Exercise directions: Give only the number of lines in the data that include the string "chosen".

[[ Available data open ]]

## src/rtl/ffe_pkg.sv

```systemverilog
// Shared types, constants and register codes for the flip-flop EWMA estimator.
`default_nettype none
package ffe_pkg;

  localparam int OBS_W          = 32;
  localparam int EST_W          = 32;
  localparam int GAIN_W         = 16;
  localparam int KW             = GAIN_W + 1;
  localparam int CHUNK_W        = 16;
  localparam int LF_FRAC        = 12;
  localparam int CFG_IDX_W      = 3;
  localparam int CFG_DATA_W     = 16;
  localparam int VALUE_BITS_DEF = 32;
  localparam int FRAC_BITS_DEF  = 16;

  localparam logic [KW-1:0]     GAIN_ONE  = KW'(1) << GAIN_W;
  localparam logic [GAIN_W-1:0] GAIN_HALF = GAIN_W'(1) << (GAIN_W - 1);

  localparam logic [GAIN_W-1:0] FAST_GAIN_RST    = 16'd6554;
  localparam logic [GAIN_W-1:0] SLOW_GAIN_RST    = 16'd58982;
  localparam logic [GAIN_W-1:0] RANGE_GAIN_RST   = 16'd58982;
  localparam logic [GAIN_W-1:0] CENTER_GAIN_RST  = 16'd6554;
  localparam logic [GAIN_W-1:0] LIMIT_FACTOR_RST = 16'd10894;

  typedef enum logic [CFG_IDX_W-1:0] {
    CFG_FAST_GAIN    = 3'd0,
    CFG_SLOW_GAIN    = 3'd1,
    CFG_RANGE_GAIN   = 3'd2,
    CFG_CENTER_GAIN  = 3'd3,
    CFG_LIMIT_FACTOR = 3'd4
  } cfg_idx_t;

  typedef struct packed {
    logic [GAIN_W-1:0] fast_gain;
    logic [GAIN_W-1:0] slow_gain;
    logic [GAIN_W-1:0] range_gain;
    logic [GAIN_W-1:0] center_gain;
    logic [GAIN_W-1:0] limit_factor;
  } ffe_cfg_t;

  typedef struct packed {
    logic          start;
    logic [KW-1:0] k;
  } ffe_mac_ctl_t;

  typedef struct packed {
    logic busy;
    logic done;
  } ffe_mac_sts_t;

  typedef enum logic [2:0] {
    S_IDLE,
    S_AGILE,
    S_STABLE,
    S_CHK1,
    S_RANGE,
    S_CENTER,
    S_CHK2,
    S_EMIT
  } ffe_state_t;

endpackage
`default_nettype wire

```

## src/rtl/ffe_if.sv

```systemverilog
// Observation and result channel interfaces.
`default_nettype none
interface ffe_in_if;
  import ffe_pkg::*;
  logic             valid;
  logic             ready;
  logic [OBS_W-1:0] observation;
  logic             restart;
  modport source (output valid, output observation, output restart, input ready);
  modport sink (input valid, input observation, input restart, output ready);
endinterface

interface ffe_out_if;
  import ffe_pkg::*;
  logic             valid;
  logic             ready;
  logic [EST_W-1:0] estimate;
  logic             within_limits;
  modport source (output valid, output estimate, output within_limits, input ready);
  modport sink (input valid, input estimate, input within_limits, output ready);
endinterface
`default_nettype wire

```

## src/rtl/ffe_cfg.sv

```systemverilog
// Configuration register bank for the gains and the limit factor.
`default_nettype none
module ffe_cfg (
  input  wire logic                             clk,
  input  wire logic                             rst_n,
  input  wire logic                             cfg_we,
  input  wire logic [ffe_pkg::CFG_IDX_W-1:0]    cfg_idx,
  input  wire logic [ffe_pkg::CFG_DATA_W-1:0]   cfg_wdata,
  output ffe_pkg::ffe_cfg_t                     cfg
);
  import ffe_pkg::*;

  ffe_cfg_t cfg_r;
  ffe_cfg_t cfg_nxt;

  always_comb begin
    cfg_nxt = cfg_r;
    if (cfg_we) begin
      unique case (cfg_idx_t'(cfg_idx))
        CFG_FAST_GAIN:    cfg_nxt.fast_gain    = cfg_wdata;
        CFG_SLOW_GAIN:    cfg_nxt.slow_gain    = cfg_wdata;
        CFG_RANGE_GAIN:   cfg_nxt.range_gain   = cfg_wdata;
        CFG_CENTER_GAIN:  cfg_nxt.center_gain  = cfg_wdata;
        CFG_LIMIT_FACTOR: cfg_nxt.limit_factor = cfg_wdata;
        default: ;
      endcase
    end
  end

  always_ff @(posedge clk) begin
    if (!rst_n) begin
      cfg_r.fast_gain    <= FAST_GAIN_RST;
      cfg_r.slow_gain    <= SLOW_GAIN_RST;
      cfg_r.range_gain   <= RANGE_GAIN_RST;
      cfg_r.center_gain  <= CENTER_GAIN_RST;
      cfg_r.limit_factor <= LIMIT_FACTOR_RST;
    end else begin
      cfg_r <= cfg_nxt;
    end
  end

  assign cfg = cfg_r;

endmodule
`default_nettype wire

```

## src/rtl/ffe_mac.sv

```systemverilog
// Shared multiplier: 17 x 16 bits a cycle, accumulated top chunk first.
`default_nettype none
module ffe_mac #(
  parameter int W = ffe_pkg::VALUE_BITS_DEF + ffe_pkg::FRAC_BITS_DEF
) (
  input  wire logic                                  clk,
  input  wire logic                                  rst_n,
  input  ffe_pkg::ffe_mac_ctl_t                      ctl,
  input  wire logic [W-1:0]                          m,
  output ffe_pkg::ffe_mac_sts_t                      sts,
  output logic [(W+15)/16*16+ffe_pkg::KW-1:0]        acc
);
  import ffe_pkg::*;

  localparam int CHUNKS = (W + CHUNK_W - 1) / CHUNK_W;
  localparam int MW     = CHUNKS * CHUNK_W;
  localparam int ACC_W  = MW + KW;
  localparam int CNT_W  = (CHUNKS > 1) ? $clog2(CHUNKS) : 1;

  logic                    busy_r;
  logic                    done_r;
  logic [CNT_W-1:0]        cnt_r;
  logic [KW-1:0]           k_r;
  logic [MW-1:0]           m_r;
  logic [ACC_W-1:0]        acc_r;
  logic [KW+CHUNK_W-1:0]   pp;
  logic                    last;

  assign pp   = k_r * m_r[MW-1 -: CHUNK_W];
  assign last = (cnt_r == CNT_W'(CHUNKS - 1));

  always_ff @(posedge clk) begin
    if (!rst_n) begin
      busy_r <= 1'b0;
      done_r <= 1'b0;
      cnt_r  <= '0;
    end else if (ctl.start) begin
      busy_r <= 1'b1;
      done_r <= 1'b0;
      cnt_r  <= '0;
    end else if (busy_r) begin
      cnt_r  <= cnt_r + CNT_W'(1);
      busy_r <= !last;
      done_r <= last;
    end else begin
      done_r <= 1'b0;
    end
  end

  always_ff @(posedge clk) begin
    if (ctl.start) begin
      k_r   <= ctl.k;
      m_r   <= MW'(m);
      acc_r <= '0;
    end else if (busy_r) begin
      acc_r <= (acc_r << CHUNK_W) + ACC_W'(pp);
      m_r   <= m_r << CHUNK_W;
    end
  end

  assign sts.busy = busy_r;
  assign sts.done = done_r;
  assign acc      = acc_r;

endmodule
`default_nettype wire

```

## src/rtl/flip_flop_ewma_estimator_core.sv

```systemverilog
// Top level of the flip-flop EWMA estimator: sequencer, state registers and result stage.
//
//  channel  | direction | transaction
//  ---------+-----------+----------------------------------------------
//  in_ch    | sink      | observation[31:0], restart
//  out_ch   | source    | estimate[31:0], within_limits
//  cfg_*    | write     | cfg_idx[2:0], cfg_wdata[15:0] on cfg_we
//
// A seeding observation (first after reset or with restart) goes straight to the hand-over
// state with no multiplier pass. Otherwise five or six blend/limit operations run, one after
// another, on the one shared multiplier. The input is ready only when the sequencer is idle;
// the result register is separate, so a new transaction is taken while a result waits, and a
// stalled result holds the sequencer only at the point of handing over the next one.
// Synchronous reset, no clearing pass.
`default_nettype none
module flip_flop_ewma_estimator_core #(
  parameter int VALUE_BITS = ffe_pkg::VALUE_BITS_DEF,
  parameter int FRAC_BITS  = ffe_pkg::FRAC_BITS_DEF
) (
  input  wire logic                            clk,
  input  wire logic                            rst_n,
  ffe_in_if.sink                               in_ch,
  ffe_out_if.source                            out_ch,
  input  wire logic                            cfg_we,
  input  wire logic [ffe_pkg::CFG_IDX_W-1:0]   cfg_idx,
  input  wire logic [ffe_pkg::CFG_DATA_W-1:0]  cfg_wdata
);
  import ffe_pkg::*;

  localparam int W        = VALUE_BITS + FRAC_BITS;
  localparam int OBS_BITS = (VALUE_BITS < OBS_W) ? VALUE_BITS : OBS_W;
  localparam int CHUNKS   = (W + CHUNK_W - 1) / CHUNK_W;
  localparam int ACC_W    = CHUNKS * CHUNK_W + KW;
  localparam logic [W:0] EST_HALF = (W + 1)'(1) << (FRAC_BITS - 1);

  ffe_cfg_t      cfg;
  ffe_mac_ctl_t  mac_ctl;
  ffe_mac_sts_t  mac_sts;
  logic [ACC_W-1:0] acc;
  logic [W-1:0]  mac_m;
  logic          mac_start;
  logic [KW-1:0] mac_k;

  ffe_state_t    st_r, st_nxt;
  logic          seeded_r;
  logic          w_r;
  logic [OBS_BITS-1:0] last_r;
  logic [W-1:0]  spot_r, step_r, base_r;
  logic [W-1:0]  agile_r, stable_r, center_r, mr_r;
  logic          out_valid_r;
  logic [EST_W-1:0] est_r;
  logic          within_r;

  logic          in_acc, seed, emit_go;
  logic [OBS_BITS-1:0] in_obs, obs_diff;
  logic [W-1:0]  in_spot, in_step, spot_cur;
  logic [W-1:0]  op_old, op_spot, base_nxt, blend_res, diff;
  logic [GAIN_W-1:0] op_gain;
  logic          chk_op, op_ge, within_now;
  logic [ACC_W-1:0] rnd;
  logic [W-1:0]  chosen;
  logic [W:0]    est_full;

  ffe_cfg u_cfg (
    .clk       (clk),
    .rst_n     (rst_n),
    .cfg_we    (cfg_we),
    .cfg_idx   (cfg_idx),
    .cfg_wdata (cfg_wdata),
    .cfg       (cfg)
  );

  ffe_mac #(.W(W)) u_mac (
    .clk   (clk),
    .rst_n (rst_n),
    .ctl   (mac_ctl),
    .m     (mac_m),
    .sts   (mac_sts),
    .acc   (acc)
  );

  assign mac_ctl = '{start: mac_start, k: mac_k};

  assign in_ch.ready = (st_r == S_IDLE);
  assign in_acc      = in_ch.valid && in_ch.ready;
  assign seed        = in_ch.restart || !seeded_r;
  assign in_obs      = in_ch.observation[OBS_BITS-1:0];
  assign obs_diff    = (in_obs > last_r) ? in_obs - last_r : last_r - in_obs;
  assign in_spot     = W'(in_obs) << FRAC_BITS;
  assign in_step     = W'(obs_diff) << FRAC_BITS;
  assign spot_cur    = (st_r == S_IDLE) ? in_spot : spot_r;

  // blend finish and limit check, both on the accumulated product
  assign rnd        = acc + ACC_W'(GAIN_HALF);
  assign blend_res  = base_r + W'(rnd >> GAIN_W);
  assign diff       = (spot_r >= center_r) ? spot_r - center_r : center_r - spot_r;
  assign within_now = ACC_W'(diff) <= (acc >> LF_FRAC);
  assign emit_go    = (st_r == S_EMIT) && (!out_valid_r || out_ch.ready);

  always_comb begin
    st_nxt    = st_r;
    mac_start = 1'b0;
    unique case (st_r)
      S_IDLE: begin
        if (in_acc) begin
          if (seed) begin
            st_nxt = S_EMIT;
          end else begin
            st_nxt    = S_AGILE;
            mac_start = 1'b1;
          end
        end
      end
      S_AGILE: begin
        if (mac_sts.done) begin
          st_nxt    = S_STABLE;
          mac_start = 1'b1;
        end
      end
      S_STABLE: begin
        if (mac_sts.done) begin
          st_nxt    = S_CHK1;
          mac_start = 1'b1;
        end
      end
      S_CHK1: begin
        if (mac_sts.done) begin
          st_nxt    = within_now ? S_RANGE : S_CENTER;
          mac_start = 1'b1;
        end
      end
      S_RANGE: begin
        if (mac_sts.done) begin
          st_nxt    = S_CENTER;
          mac_start = 1'b1;
        end
      end
      S_CENTER: begin
        if (mac_sts.done) begin
          st_nxt    = S_CHK2;
          mac_start = 1'b1;
        end
      end
      S_CHK2: begin
        if (mac_sts.done) begin
          st_nxt = S_EMIT;
        end
      end
      S_EMIT: begin
        if (emit_go) begin
          st_nxt = S_IDLE;
        end
      end
      default: st_nxt = S_IDLE;
    endcase
  end

  // operands of the operation about to start
  always_comb begin
    op_old  = agile_r;
    op_spot = spot_cur;
    op_gain = cfg.fast_gain;
    chk_op  = 1'b0;
    case (st_nxt) inside
      S_STABLE: begin
        op_old  = stable_r;
        op_gain = cfg.slow_gain;
      end
      S_RANGE: begin
        op_old  = mr_r;
        op_spot = step_r;
        op_gain = cfg.range_gain;
      end
      S_CENTER: begin
        op_old  = center_r;
        op_gain = cfg.center_gain;
      end
      S_CHK1, S_CHK2: chk_op = 1'b1;
      default: ;
    endcase
    op_ge = (op_old >= op_spot);
    if (chk_op) begin
      mac_k = {1'b0, cfg.limit_factor};
      mac_m = mr_r;
    end else if (op_ge) begin
      mac_k = {1'b0, op_gain};
      mac_m = op_old - op_spot;
    end else begin
      mac_k = GAIN_ONE - {1'b0, op_gain};
      mac_m = op_spot - op_old;
    end
    base_nxt = op_ge ? op_spot : op_old;
  end

  always_ff @(posedge clk) begin
    if (!rst_n) begin
      st_r        <= S_IDLE;
      seeded_r    <= 1'b0;
      out_valid_r <= 1'b0;
    end else begin
      st_r <= st_nxt;
      if (in_acc) begin
        seeded_r <= 1'b1;
      end
      if (emit_go) begin
        out_valid_r <= 1'b1;
      end else if (out_ch.ready) begin
        out_valid_r <= 1'b0;
      end
    end
  end

  always_ff @(posedge clk) begin
    if (mac_start) begin
      base_r <= base_nxt;
    end
    if (in_acc) begin
      spot_r <= in_spot;
      step_r <= in_step;
      last_r <= in_obs;
      if (seed) begin
        agile_r  <= in_spot;
        stable_r <= in_spot;
        center_r <= in_spot;
        mr_r     <= '0;
        w_r      <= 1'b1;
      end
    end
    if (mac_sts.done) begin
      case (st_r)
        S_AGILE:  agile_r  <= blend_res;
        S_STABLE: stable_r <= blend_res;
        S_RANGE:  mr_r     <= blend_res;
        S_CENTER: center_r <= blend_res;
        S_CHK2:   w_r      <= within_now;
        default: ;
      endcase
    end
    if (emit_go) begin
      est_r    <= EST_W'(est_full);
      within_r <= w_r;
    end
  end

  assign chosen   = w_r ? agile_r : stable_r;
  assign est_full = ({1'b0, chosen} + EST_HALF) >> FRAC_BITS;

  assign out_ch.valid         = out_valid_r;
  assign out_ch.estimate      = est_r;
  assign out_ch.within_limits = within_r;

  a_done_in_op: assert property (@(posedge clk) disable iff (!rst_n)
    mac_sts.done |-> (st_r != S_IDLE && st_r != S_EMIT))
    else $error("multiplier finished outside an operation");

  a_accept_mac_idle: assert property (@(posedge clk) disable iff (!rst_n)
    in_acc |-> !mac_sts.busy)
    else $error("transaction taken while the multiplier is busy");

  a_accept_leaves_idle: assert property (@(posedge clk) disable iff (!rst_n)
    in_acc |=> st_r != S_IDLE)
    else $error("sequencer stayed idle after a transaction");

  a_result_from_emit: assert property (@(posedge clk) disable iff (!rst_n)
    $rose(out_valid_r) |-> $past(st_r) == S_EMIT)
    else $error("result raised outside the hand-over state");

  a_restart_seeds: assert property (@(posedge clk) disable iff (!rst_n)
    in_acc && in_ch.restart |=> seeded_r && w_r && st_r == S_EMIT)
    else $error("restart did not seed");

endmodule
`default_nettype wire

```

## src/flat_wrapper.sv

```systemverilog
// flat-port wrapper written by rule: the top's interface ports become plain ports
module flip_flop_ewma_estimator_core_flat import ffe_pkg::*;
#(
  parameter int VALUE_BITS = ffe_pkg::VALUE_BITS_DEF,
  parameter int FRAC_BITS  = ffe_pkg::FRAC_BITS_DEF
)
  (clk, rst_n, cfg_we, cfg_idx, cfg_wdata, in_ch_valid, in_ch_observation, in_ch_restart, in_ch_ready, out_ch_valid, out_ch_estimate, out_ch_within_limits, out_ch_ready);
  ffe_in_if in_ch_i ();
  ffe_out_if out_ch_i ();
  input  wire logic clk;
  input  wire logic rst_n;
  input  wire logic cfg_we;
  input  wire logic [ffe_pkg::CFG_IDX_W-1:0] cfg_idx;
  input  wire logic [ffe_pkg::CFG_DATA_W-1:0] cfg_wdata;
  input wire logic [$bits(in_ch_i.valid)-1:0] in_ch_valid;
  input wire logic [$bits(in_ch_i.observation)-1:0] in_ch_observation;
  input wire logic [$bits(in_ch_i.restart)-1:0] in_ch_restart;
  output wire logic [$bits(in_ch_i.ready)-1:0] in_ch_ready;
  output wire logic [$bits(out_ch_i.valid)-1:0] out_ch_valid;
  output wire logic [$bits(out_ch_i.estimate)-1:0] out_ch_estimate;
  output wire logic [$bits(out_ch_i.within_limits)-1:0] out_ch_within_limits;
  input wire logic [$bits(out_ch_i.ready)-1:0] out_ch_ready;
  assign in_ch_i.valid = in_ch_valid;
  assign in_ch_i.observation = in_ch_observation;
  assign in_ch_i.restart = in_ch_restart;
  assign in_ch_ready = in_ch_i.ready;
  assign out_ch_valid = out_ch_i.valid;
  assign out_ch_estimate = out_ch_i.estimate;
  assign out_ch_within_limits = out_ch_i.within_limits;
  assign out_ch_i.ready = out_ch_ready;
  flip_flop_ewma_estimator_core #(.VALUE_BITS(VALUE_BITS), .FRAC_BITS(FRAC_BITS)) u_core (.clk(clk), .rst_n(rst_n), .in_ch(in_ch_i), .out_ch(out_ch_i), .cfg_we(cfg_we), .cfg_idx(cfg_idx), .cfg_wdata(cfg_wdata));
endmodule
```

## config.mk

```make
export PLATFORM = sky130hd
export DESIGN_NAME = flip_flop_ewma_estimator_core_flat
export DESIGN_NICKNAME = d
export VERILOG_FILES = /design/src/rtl/ffe_pkg.sv /design/src/rtl/ffe_if.sv /design/src/rtl/ffe_cfg.sv /design/src/rtl/ffe_mac.sv /design/src/rtl/flip_flop_ewma_estimator_core.sv /design/src/flat_wrapper.sv
export SDC_FILE = /design/constraint.sdc
export NUM_CORES = 2
export LEC_CHECK = 0
export BUFFER_PORTS_ARGS = -buffer_cell sky130_fd_sc_hd__buf_2
export CORE_MARGIN = 4
export CORE_UTILIZATION = 39
export DETAILED_ROUTE_END_ITERATION = 8
export GPL_TIMING_DRIVEN = 1
export PLACE_DENSITY_LB_ADDON = 0.12
export SYNTH_ARGS = -nofsm -noshare
export SYNTH_HDL_FRONTEND = slang
export SYNTH_SLANG_ARGS = --single-unit
```

## constraint.sdc

```tcl
create_clock -name clk -period 22.2 [get_ports clk]
set_input_delay 2.22 -clock clk [delete_from_list [all_inputs] [get_ports clk]]
set_output_delay 2.22 -clock clk [all_outputs]
set_load 0.01 [all_outputs]
```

[[ Available data closed ]]

Answer below: 3